In the listing below, lines with the string "FetchPC" are to be counted; the number is the entire reply.
Stored data Start Marker
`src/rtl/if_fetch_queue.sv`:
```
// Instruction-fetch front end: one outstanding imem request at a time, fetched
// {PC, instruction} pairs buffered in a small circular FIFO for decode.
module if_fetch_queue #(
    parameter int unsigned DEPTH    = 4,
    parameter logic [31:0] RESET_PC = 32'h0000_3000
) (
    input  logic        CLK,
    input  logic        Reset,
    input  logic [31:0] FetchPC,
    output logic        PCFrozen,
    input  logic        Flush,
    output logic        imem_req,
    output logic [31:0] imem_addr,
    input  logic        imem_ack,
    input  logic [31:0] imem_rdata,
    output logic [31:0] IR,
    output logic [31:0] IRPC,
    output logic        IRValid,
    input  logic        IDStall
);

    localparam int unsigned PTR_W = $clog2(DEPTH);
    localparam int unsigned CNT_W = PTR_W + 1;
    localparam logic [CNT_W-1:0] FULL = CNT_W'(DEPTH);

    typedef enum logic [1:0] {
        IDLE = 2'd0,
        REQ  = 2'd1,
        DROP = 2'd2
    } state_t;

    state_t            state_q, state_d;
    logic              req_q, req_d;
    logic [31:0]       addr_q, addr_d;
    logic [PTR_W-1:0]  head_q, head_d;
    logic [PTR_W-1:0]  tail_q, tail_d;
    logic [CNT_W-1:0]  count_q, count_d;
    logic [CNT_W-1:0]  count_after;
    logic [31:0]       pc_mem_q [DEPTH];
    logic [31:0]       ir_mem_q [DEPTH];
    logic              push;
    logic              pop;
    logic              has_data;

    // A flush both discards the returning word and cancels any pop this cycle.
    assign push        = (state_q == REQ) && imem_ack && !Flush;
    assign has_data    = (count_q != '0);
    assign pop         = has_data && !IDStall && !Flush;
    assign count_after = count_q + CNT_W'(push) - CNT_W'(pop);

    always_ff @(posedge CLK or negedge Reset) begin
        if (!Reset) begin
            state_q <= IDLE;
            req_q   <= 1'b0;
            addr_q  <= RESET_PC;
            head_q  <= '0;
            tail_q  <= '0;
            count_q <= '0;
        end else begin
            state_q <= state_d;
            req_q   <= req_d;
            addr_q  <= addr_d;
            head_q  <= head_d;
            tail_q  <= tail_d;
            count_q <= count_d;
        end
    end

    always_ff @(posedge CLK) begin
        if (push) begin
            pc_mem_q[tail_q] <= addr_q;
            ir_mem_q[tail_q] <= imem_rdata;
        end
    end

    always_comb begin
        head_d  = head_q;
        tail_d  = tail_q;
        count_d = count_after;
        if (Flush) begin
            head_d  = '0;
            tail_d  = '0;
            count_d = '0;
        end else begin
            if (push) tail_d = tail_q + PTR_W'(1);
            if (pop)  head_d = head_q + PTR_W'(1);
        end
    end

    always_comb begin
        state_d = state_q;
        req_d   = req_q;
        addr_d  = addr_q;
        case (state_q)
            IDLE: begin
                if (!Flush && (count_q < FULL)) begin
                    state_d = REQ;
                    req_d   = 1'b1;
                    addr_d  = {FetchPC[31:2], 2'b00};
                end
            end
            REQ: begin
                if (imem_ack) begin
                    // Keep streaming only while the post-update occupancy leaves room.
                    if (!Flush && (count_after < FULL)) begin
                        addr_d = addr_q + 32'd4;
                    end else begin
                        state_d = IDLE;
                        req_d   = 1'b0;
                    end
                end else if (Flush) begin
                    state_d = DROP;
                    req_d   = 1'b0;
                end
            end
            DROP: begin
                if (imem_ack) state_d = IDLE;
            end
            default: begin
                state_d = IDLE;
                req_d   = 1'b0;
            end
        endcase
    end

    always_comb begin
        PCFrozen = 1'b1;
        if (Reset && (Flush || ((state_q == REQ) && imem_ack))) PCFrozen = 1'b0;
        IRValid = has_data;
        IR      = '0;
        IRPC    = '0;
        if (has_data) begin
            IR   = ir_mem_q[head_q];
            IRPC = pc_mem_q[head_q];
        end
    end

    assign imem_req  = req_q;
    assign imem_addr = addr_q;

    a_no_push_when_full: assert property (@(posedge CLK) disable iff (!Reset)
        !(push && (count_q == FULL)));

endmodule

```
Stored data End Marker
Stored data Start Marker
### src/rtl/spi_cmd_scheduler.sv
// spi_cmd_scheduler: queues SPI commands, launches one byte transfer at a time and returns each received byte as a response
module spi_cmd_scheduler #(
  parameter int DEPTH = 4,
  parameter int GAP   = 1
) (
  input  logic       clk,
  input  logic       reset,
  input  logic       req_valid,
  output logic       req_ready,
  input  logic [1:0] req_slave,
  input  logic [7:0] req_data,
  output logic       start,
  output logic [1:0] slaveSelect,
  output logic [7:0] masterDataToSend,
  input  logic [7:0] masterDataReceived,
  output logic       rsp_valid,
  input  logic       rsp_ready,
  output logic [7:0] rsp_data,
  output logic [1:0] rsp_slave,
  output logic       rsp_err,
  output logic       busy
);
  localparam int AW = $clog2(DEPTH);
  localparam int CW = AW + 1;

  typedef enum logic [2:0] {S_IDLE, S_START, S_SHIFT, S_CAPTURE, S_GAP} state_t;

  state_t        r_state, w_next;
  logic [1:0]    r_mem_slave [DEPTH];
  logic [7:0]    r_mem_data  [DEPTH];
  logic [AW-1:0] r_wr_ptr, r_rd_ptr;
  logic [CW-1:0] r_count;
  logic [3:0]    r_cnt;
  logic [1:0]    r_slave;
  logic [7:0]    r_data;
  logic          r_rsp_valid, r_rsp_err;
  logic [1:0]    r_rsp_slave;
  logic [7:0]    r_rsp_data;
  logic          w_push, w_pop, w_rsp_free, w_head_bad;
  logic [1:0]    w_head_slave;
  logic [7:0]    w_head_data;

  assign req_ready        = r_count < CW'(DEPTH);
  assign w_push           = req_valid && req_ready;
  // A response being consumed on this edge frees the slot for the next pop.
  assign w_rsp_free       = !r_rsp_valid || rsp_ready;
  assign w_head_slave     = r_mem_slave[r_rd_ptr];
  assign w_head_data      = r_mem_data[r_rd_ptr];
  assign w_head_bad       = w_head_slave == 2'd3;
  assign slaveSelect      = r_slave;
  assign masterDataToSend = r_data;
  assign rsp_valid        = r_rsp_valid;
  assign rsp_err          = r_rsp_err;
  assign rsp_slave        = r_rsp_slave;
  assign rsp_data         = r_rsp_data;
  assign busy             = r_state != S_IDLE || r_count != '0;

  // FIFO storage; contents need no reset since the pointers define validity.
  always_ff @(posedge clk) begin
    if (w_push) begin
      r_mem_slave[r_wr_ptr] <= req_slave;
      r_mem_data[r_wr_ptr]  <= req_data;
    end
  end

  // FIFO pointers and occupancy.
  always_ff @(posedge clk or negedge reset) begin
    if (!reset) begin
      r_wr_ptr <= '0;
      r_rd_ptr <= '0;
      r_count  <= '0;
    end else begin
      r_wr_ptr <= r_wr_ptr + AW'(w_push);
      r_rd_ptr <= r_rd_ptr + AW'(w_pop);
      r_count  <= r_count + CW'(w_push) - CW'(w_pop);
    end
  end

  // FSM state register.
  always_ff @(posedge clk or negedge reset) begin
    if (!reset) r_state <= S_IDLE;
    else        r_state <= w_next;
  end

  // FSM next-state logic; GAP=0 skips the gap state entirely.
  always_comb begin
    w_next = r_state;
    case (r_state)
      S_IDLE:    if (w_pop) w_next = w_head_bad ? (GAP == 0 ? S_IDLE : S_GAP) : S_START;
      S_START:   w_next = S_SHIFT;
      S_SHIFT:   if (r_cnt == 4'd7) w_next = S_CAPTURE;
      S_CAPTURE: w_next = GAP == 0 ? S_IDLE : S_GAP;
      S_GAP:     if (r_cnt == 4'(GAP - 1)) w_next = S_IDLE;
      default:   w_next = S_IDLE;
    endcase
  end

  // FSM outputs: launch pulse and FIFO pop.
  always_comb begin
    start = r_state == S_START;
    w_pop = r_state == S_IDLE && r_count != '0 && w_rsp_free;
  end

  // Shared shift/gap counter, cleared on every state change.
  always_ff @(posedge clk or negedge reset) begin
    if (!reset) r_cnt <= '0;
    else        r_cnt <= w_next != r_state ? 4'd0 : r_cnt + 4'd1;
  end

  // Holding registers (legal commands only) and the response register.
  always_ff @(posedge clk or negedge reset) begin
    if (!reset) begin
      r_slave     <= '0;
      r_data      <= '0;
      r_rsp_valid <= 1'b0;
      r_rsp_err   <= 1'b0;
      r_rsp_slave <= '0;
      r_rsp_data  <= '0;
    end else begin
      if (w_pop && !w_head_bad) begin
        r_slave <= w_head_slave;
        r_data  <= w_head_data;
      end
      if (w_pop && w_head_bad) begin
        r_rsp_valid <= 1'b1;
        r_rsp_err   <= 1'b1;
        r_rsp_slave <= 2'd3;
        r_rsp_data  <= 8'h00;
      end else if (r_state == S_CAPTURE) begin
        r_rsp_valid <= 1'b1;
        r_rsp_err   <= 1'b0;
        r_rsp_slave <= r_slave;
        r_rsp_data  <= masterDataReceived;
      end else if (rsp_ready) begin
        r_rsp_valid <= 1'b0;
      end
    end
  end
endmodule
Stored data End Marker
## Output of the task
2